As such, the signal output through the emitter of the transistor TR ₂ according to the frequency of the input vertical synchronization signal (FIG. 4 (c) (d)) is the capacitor C ₆ and the diode D ₂ D ₃ . And a comparator OP ₁ is applied to the inverting input terminal (-) by a DC power supply through a circuit composed of a condenser (C ₇ ), as described above, to the non-inverting input terminal (+) of the comparator (OP ₁ ). Since the reference voltage of the applied reference voltage terminal Vref is set higher than that of the non-inverting input terminal and the input signal when the vertical synchronization signal of 60 Hz is input, the high potential is output from the comparator OP ₁ so that the diode D ₄ is turned off. Accordingly, the circuit allows the vertical oscillation and the vertical size to be fixed and output by the variable resistor VR ₁ (VR ₂ ) set for the first 60 Hz vertical synchronization signal, and when the vertical synchronization signal of 50 Hz is input, the 60 Hz. In contrast to the case of the output terminal of the comparator (OP ₁ ) is a low potential A diode (D ₄₎ is turned on, so that in the diode (D ₄₎ of the variable resistor (VR ₃₎ (VR ₄₎ and the diode flows the current variable resistance through (D ₄₎ (VR ₃₎ connected to the The base potential of the transistor TR ₁ is lowered so that the vertical oscillation frequency obtained from the emitter thereof is automatically adjusted according to the 50Hz vertical synchronous signal input. As described above, the vertical size becomes larger than that of 60Hz. Since a current flows through the variable resistor VR ₄ connected to the variable resistor VR ₂ , the vertical size is automatically adjusted to a predetermined value by setting the value of the variable resistor VR ₄ .

As described above, according to the present invention, as the frequency of the input vertical synchronization signal becomes 50 Hz / 60 Hz in the vertical deflection circuit, the value of the variable resistor for vertical oscillation frequency adjustment and the variable resistor for vertical size adjustment is changed to the vertical synchronization signal of the corresponding frequency.

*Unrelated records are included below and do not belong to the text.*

<file path="src/rtl/jtframe_lfbuf_sched.sv">
// Line frame buffer scheduler: queues rendered lines for PSRAM writes, issues one
// scan-out read per H blank and owns the double-buffer bank swap.
module jtframe_lfbuf_sched #(
    parameter int VW    = 8,
    parameter int WQ_AW = 2
) (
    input  logic          clk,
    input  logic          rst_n,
    input  logic          lhbl,
    input  logic          lvbl,
    input  logic [VW-1:0] vrender,
    input  logic          ln_done,
    input  logic [VW-1:0] ln_v,
    output logic          ln_hold,
    output logic          cmd_req,
    output logic          cmd_wr,
    output logic [VW-1:0] cmd_v,
    output logic          cmd_frame,
    input  logic          cmd_ack,
    input  logic          cmd_done,
    output logic          frame,
    output logic          rd_miss,
    output logic          wr_ovf,
    output logic          swap_late,
    output logic [7:0]    miss_cnt
);

    localparam int DEPTH = 2**WQ_AW;

    typedef enum logic [1:0] {IDLE, REQ, BUSY} state_t;

    state_t            state, state_nx;
    logic              lhbl_r, lvbl_r, done_r;
    logic              hbl_p, vbl_p, done_p;
    logic [VW-1:0]     vr_cap, lnv_cap, rd_vr;
    logic              rd_pend, rd_dirty, swap_pend;
    logic [VW-1:0]     wq_mem [DEPTH];
    logic [WQ_AW-1:0]  wq_wp, wq_rp;
    logic [WQ_AW:0]    wq_cnt;
    logic              full, ack_ok, rd_clr, pop, push_ok, inflight_rd;
    logic              miss_now, ovf_now, late_now, swap_do;
    logic              req_nx, wr_nx, frame_cmd_nx;
    logic [VW-1:0]     v_nx;

    assign full     = (wq_cnt == DEPTH[WQ_AW:0]);
    assign ln_hold  = full;
    assign ack_ok   = (state == REQ) && cmd_ack;
    assign rd_clr   = ack_ok && !cmd_wr;
    assign pop      = ack_ok && cmd_wr;
    assign push_ok  = done_p && (!full || pop);
    assign ovf_now  = done_p && full && !pop;
    // A read counts as in flight from the cycle it is issued until it is acked
    assign inflight_rd = ((state == IDLE) && rd_pend) ||
                         ((state == REQ) && !cmd_wr && !cmd_ack);
    assign miss_now = hbl_p && rd_pend && !(rd_clr && !rd_dirty);
    assign late_now = vbl_p && swap_pend && !swap_do;

    always_comb begin
        state_nx     = state;
        req_nx       = cmd_req;
        wr_nx        = cmd_wr;
        v_nx         = cmd_v;
        frame_cmd_nx = cmd_frame;
        swap_do      = 1'b0;
        case (state)
            IDLE: begin
                if (rd_pend) begin
                    req_nx       = 1'b1;
                    wr_nx        = 1'b0;
                    v_nx         = rd_vr;
                    frame_cmd_nx = frame;
                    state_nx     = REQ;
                end else if (wq_cnt != '0) begin
                    req_nx       = 1'b1;
                    wr_nx        = 1'b1;
                    v_nx         = wq_mem[wq_rp];
                    frame_cmd_nx = ~frame;
                    state_nx     = REQ;
                end else if (swap_pend) begin
                    swap_do = 1'b1;
                end
            end
            REQ: begin
                if (cmd_ack) begin
                    req_nx   = 1'b0;
                    state_nx = cmd_done ? IDLE : BUSY;
                end
            end
            BUSY: begin
                if (cmd_done) state_nx = IDLE;
            end
            default: state_nx = IDLE;
        endcase
    end

    always_ff @(posedge clk or negedge rst_n) begin
        if (!rst_n) begin
            state     <= IDLE;
            cmd_req   <= 1'b0;
            cmd_wr    <= 1'b0;
            cmd_v     <= '0;
            cmd_frame <= 1'b0;
            frame     <= 1'b0;
        end else begin
            state     <= state_nx;
            cmd_req   <= req_nx;
            cmd_wr    <= wr_nx;
            cmd_v     <= v_nx;
            cmd_frame <= frame_cmd_nx;
            frame     <= frame ^ swap_do;
        end
    end

    always_ff @(posedge clk or negedge rst_n) begin
        if (!rst_n) begin
            lhbl_r  <= 1'b0;
            lvbl_r  <= 1'b0;
            done_r  <= 1'b0;
            hbl_p   <= 1'b0;
            vbl_p   <= 1'b0;
            done_p  <= 1'b0;
            vr_cap  <= '0;
            lnv_cap <= '0;
        end else begin
            lhbl_r  <= lhbl;
            lvbl_r  <= lvbl;
            done_r  <= ln_done;
            hbl_p   <= lhbl_r & ~lhbl;
            vbl_p   <= lvbl_r & ~lvbl;
            done_p  <= ~done_r & ln_done;
            if (lhbl_r && !lhbl) vr_cap <= vrender;
            if (!done_r && ln_done) lnv_cap <= ln_v;
        end
    end

    // rd_dirty marks a newer line requested while the issued read is unacked,
    // so the ack must leave rd_pend set for the re-issue
    always_ff @(posedge clk or negedge rst_n) begin
        if (!rst_n) begin
            rd_pend   <= 1'b0;
            rd_dirty  <= 1'b0;
            rd_vr     <= '0;
            swap_pend <= 1'b0;
            rd_miss   <= 1'b0;
            wr_ovf    <= 1'b0;
            swap_late <= 1'b0;
            miss_cnt  <= '0;
        end else begin
            if (hbl_p) begin
                rd_pend <= 1'b1;
                rd_vr   <= vr_cap;
            end else if (rd_clr) begin
                rd_pend <= rd_dirty;
            end
            rd_dirty  <= (rd_dirty & ~rd_clr) | (hbl_p & inflight_rd);
            swap_pend <= vbl_p | (swap_pend & ~swap_do);
            rd_miss   <= miss_now;
            wr_ovf    <= ovf_now;
            swap_late <= late_now;
            if ((miss_now || late_now) && miss_cnt != 8'hFF)
                miss_cnt <= miss_cnt + 8'd1;
        end
    end

    always_ff @(posedge clk or negedge rst_n) begin
        if (!rst_n) begin
            wq_wp  <= '0;
            wq_rp  <= '0;
            wq_cnt <= '0;
        end else begin
            if (push_ok) wq_wp <= wq_wp + 1'b1;
            if (pop)     wq_rp <= wq_rp + 1'b1;
            case ({push_ok, pop})
                2'b10:   wq_cnt <= wq_cnt + 1'b1;
                2'b01:   wq_cnt <= wq_cnt - 1'b1;
                default: wq_cnt <= wq_cnt;
            endcase
        end
    end

    always_ff @(posedge clk) begin
        if (push_ok) wq_mem[wq_wp] <= lnv_cap;
    end

endmodule

</file>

The correct vertical oscillation frequency and the vertical size are automatically adjusted to solve the inconvenience of manually adjusting the frequency selection, and the unification of the circuit has the effect of simplifying the circuit configuration and reducing the cost.

Claims (1)

The vertical synchronous signal input terminal Sv is connected to the base of the transistor TR ₁ through the resistor R ₁ and the capacitor C ₁ , and one side of the emitter is connected to the power supply terminal B ⁺ through the resistor R ₆ . In the vertical oscillation frequency and vertical size control circuit connected to the vertical oscillation output terminal So via a capacitor C ₁ and a variable resistor VR ₂ connected to the vertical oscillation signal input terminal, the vertical synchronous signal input terminal Sv is a resistor R. ₇ ) and the capacitor C ₇ are connected to the base of the transistor TR ₂ , and its emitter is connected to the capacitor C ₅ , one side of which is connected to the power supply terminal B ⁺ , and the connection point thereof is the capacitor C ₆ . , Through the diode (D ₃ ) and the ground capacitor (C ₇ ) is connected to the inverting input terminal of the comparator (OP ₁ ), its output terminal through the reverse diode (D ₁ ) and then the variable resistor (VR ₃ ) (VR ₄ ) through vertical to pearl, it characterized in that the configuration, each connected to the resistor (R ₁₎ and a capacitor (C ₁₎ and connection points perpendicular oscillation output terminal (So) And can automatically adjust the vertical size of the circuit.